Trooper Jeffrey Werda
*Michigan State Police*
*Michigan*
End of Watch: Wednesday, April 6, 2011
Biographical Info
*Age:* 43
*Tour of Duty:* 11 years
*Badge Number:* Not available
Incident Details
*Cause of Death:* Automobile accident
*Date of Incident:* Wednesday, April 6, 2011
*Weapon Used:* Not available
*Suspect Info:* Not available
Trooper Jeffrey Werda was killed in an automobile accident while responding to assist Saginaw County deputies who were involved in a pursuit at approximately 1:30 am.

Several minutes after he notified dispatchers he was responding to assist, a motorist called 911 to report finding a crashed patrol on Birch Run Road. Trooper Werda's patrol car had rolled over several times and he was ejected from the vehicle.

He was transported to Covenant HealthCare Hospital where he pronounced dead.

Trooper Werda had served with the Michigan State Police for 11 years.

Agency Contact Information
Michigan State Police
333 S. Grand Avenue
PO Box 30634
Lansing, MI 48909

Phone: (517) 332-2521

_*Please contact the Michigan State Police for funeral arrangements or for survivor benefit fund information.*_


----------



## cc3915 (Mar 26, 2004)

Rest in Peace Trooper Werda.


----------



## JF5 (Aug 23, 2005)

Way too many this early in the year gentlemen. R.I.P Trooper Werda.
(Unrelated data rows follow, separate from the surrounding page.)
<file path="src/rtl/button_input_16_if.sv">
// CPU data-bus connection for the switch/button input controller.
interface button_input_16_if;
   logic [15:0] addr;
   logic [15:0] data_in;
   logic [15:0] data_out;
   logic        we;

   modport master (output addr, output data_in, output we, input data_out);
   modport slave  (input addr, input data_in, input we, output data_out);
endinterface

</file>
<file path="src/rtl/button_input_16.sv">
// Synchronized, debounced Basys3 switches/buttons with sticky W1C press/release events and maskable irq.
// Optional macro BTN_AUTOREPEAT_EN: held buttons re-raise press events every REPEAT_COUNT clocks.
module button_input_16 #(
   parameter logic [15:0] BASE_ADDR    = 16'h1000,
   parameter int unsigned DB_COUNT     = 50000,
   parameter int unsigned REPEAT_COUNT = 25000000
) (
   input  logic               clk,
   input  logic               reset,
   button_input_16_if.slave   bus,
   input  logic [15:0]        sw,
   input  logic [4:0]         btn,
   output logic               irq
);

   localparam int unsigned     NIN    = 21;
   localparam int unsigned     DB_W   = $clog2(DB_COUNT);
   localparam logic [DB_W-1:0] DB_MAX = DB_W'(DB_COUNT - 1);

   logic [NIN-1:0] w_raw;
   logic [NIN-1:0] r_s1;
   logic [NIN-1:0] r_s2;
   logic [NIN-1:0] w_deb;
   logic [4:0]     w_deb_btn;
   logic [4:0]     r_deb_d;
   logic [4:0]     w_rep_set;
   logic [4:0]     w_set_press;
   logic [4:0]     w_set_rel;
   logic [4:0]     w_clr_press;
   logic [4:0]     w_clr_rel;
   logic [4:0]     r_press;
   logic [4:0]     r_rel;
   logic [4:0]     r_mask;
   logic           r_irq;
   logic           w_sel;
   logic           w_wr;
   logic           w_unused;

   assign w_raw = {btn, sw};

   // NOTE: sequential state uses non-blocking assignments so every flop samples pre-edge values.
   always_ff @(posedge clk or posedge reset) begin
      if (reset) begin
         r_s1 <= '0;
         r_s2 <= '0;
      end else begin
         r_s1 <= w_raw;
         r_s2 <= r_s1;
      end
   end

   // Per-bit debounce: the synchronized value must disagree for DB_COUNT consecutive clocks.
   for (genvar g = 0; g < NIN; g++) begin : g_db
      logic [DB_W-1:0] r_cnt;
      logic            r_deb_bit;

      always_ff @(posedge clk or posedge reset) begin
         if (reset) begin
            r_cnt     <= '0;
            r_deb_bit <= 1'b0;
         end else if (r_s2[g] == r_deb_bit) begin
            r_cnt <= '0;
         end else if (r_cnt == DB_MAX) begin
            r_deb_bit <= r_s2[g];
            r_cnt     <= '0;
         end else begin
            r_cnt <= r_cnt + 1'b1;
         end
      end

      assign w_deb[g] = r_deb_bit;
   end

   assign w_deb_btn = w_deb[20:16];

`ifdef BTN_AUTOREPEAT_EN
   localparam int unsigned      REP_W   = $clog2(REPEAT_COUNT);
   localparam logic [REP_W-1:0] REP_MAX = REP_W'(REPEAT_COUNT - 1);

   for (genvar g = 0; g < 5; g++) begin : g_rep
      logic [REP_W-1:0] r_rep;

      always_ff @(posedge clk or posedge reset) begin
         if (reset) begin
            r_rep <= '0;
         end else if (!w_deb_btn[g] || r_rep == REP_MAX) begin
            r_rep <= '0;
         end else begin
            r_rep <= r_rep + 1'b1;
         end
      end

      assign w_rep_set[g] = w_deb_btn[g] && (r_rep == REP_MAX);
   end
`else
   assign w_rep_set = '0;
`endif

   assign w_sel = (bus.addr[15:8] == BASE_ADDR[15:8]);
   assign w_wr  = bus.we && w_sel;

   assign w_set_press = (w_deb_btn & ~r_deb_d) | w_rep_set;
   assign w_set_rel   = ~w_deb_btn & r_deb_d;
   assign w_clr_press = (w_wr && bus.addr[7:0] == 8'h04) ? bus.data_in[4:0] : 5'b0;
   assign w_clr_rel   = (w_wr && bus.addr[7:0] == 8'h06) ? bus.data_in[4:0] : 5'b0;

   // Set is OR-ed in after the clear so a simultaneous set wins.
   always_ff @(posedge clk or posedge reset) begin
      if (reset) begin
         r_deb_d <= '0;
         r_press <= '0;
         r_rel   <= '0;
         r_mask  <= '0;
         r_irq   <= 1'b0;
      end else begin
         r_deb_d <= w_deb_btn;
         r_press <= (r_press & ~w_clr_press) | w_set_press;
         r_rel   <= (r_rel & ~w_clr_rel) | w_set_rel;
         r_irq   <= |(r_press & r_mask);
         if (w_wr && bus.addr[7:0] == 8'h08) begin
            r_mask <= bus.data_in[4:0];
         end
      end
   end

   assign irq = r_irq;

   // NOTE: default assigned first so no path through the case leaves data_out latched.
   always_comb begin
      bus.data_out = '0;
      if (w_sel) begin
         case (bus.addr[7:0])
            8'h00:   bus.data_out = w_deb[15:0];
            8'h02:   bus.data_out = {11'b0, w_deb_btn};
            8'h04:   bus.data_out = {11'b0, r_press};
            8'h06:   bus.data_out = {11'b0, r_rel};
            8'h08:   bus.data_out = {11'b0, r_mask};
            default: bus.data_out = '0;
         endcase
      end
   end

   assign w_unused = &{1'b0, bus.data_in[15:5]};

endmodule

</file>
<file path="src/flat_wrapper.sv">
// flat-port wrapper written by rule: the top's interface ports become plain ports
module button_input_16_flat 
#(
   parameter logic [15:0] BASE_ADDR    = 16'h1000,
   parameter int unsigned DB_COUNT     = 50000,
   parameter int unsigned REPEAT_COUNT = 25000000
)
  (clk, reset, sw, btn, irq, bus_addr, bus_data_in, bus_we, bus_data_out);
  button_input_16_if bus_i ();
  input  logic clk;
  input  logic reset;
  input  logic [15:0] sw;
  input  logic [4:0] btn;
  output logic irq;
  input wire logic [$bits(bus_i.addr)-1:0] bus_addr;
  input wire logic [$bits(bus_i.data_in)-1:0] bus_data_in;
  input wire logic [$bits(bus_i.we)-1:0] bus_we;
  output wire logic [$bits(bus_i.data_out)-1:0] bus_data_out;
  assign bus_i.addr = bus_addr;
  assign bus_i.data_in = bus_data_in;
  assign bus_i.we = bus_we;
  assign bus_data_out = bus_i.data_out;
  button_input_16 #(.BASE_ADDR(BASE_ADDR), .DB_COUNT(DB_COUNT), .REPEAT_COUNT(REPEAT_COUNT)) u_core (.clk(clk), .reset(reset), .bus(bus_i), .sw(sw), .btn(btn), .irq(irq));
endmodule
</file>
Our prayers to you and your family.


----------



## pahapoika (Nov 5, 2006)

R.I.P.


----------



## DEI8 (Jan 20, 2006)

Rest in Peace


----------



## officerbob (Mar 20, 2011)

Rest in peace Trooper Werda


----------



## TRPDiesel (Nov 28, 2008)

RIP Trooper


----------



## SPINMASS (Jan 30, 2004)

RIP Trooper


----------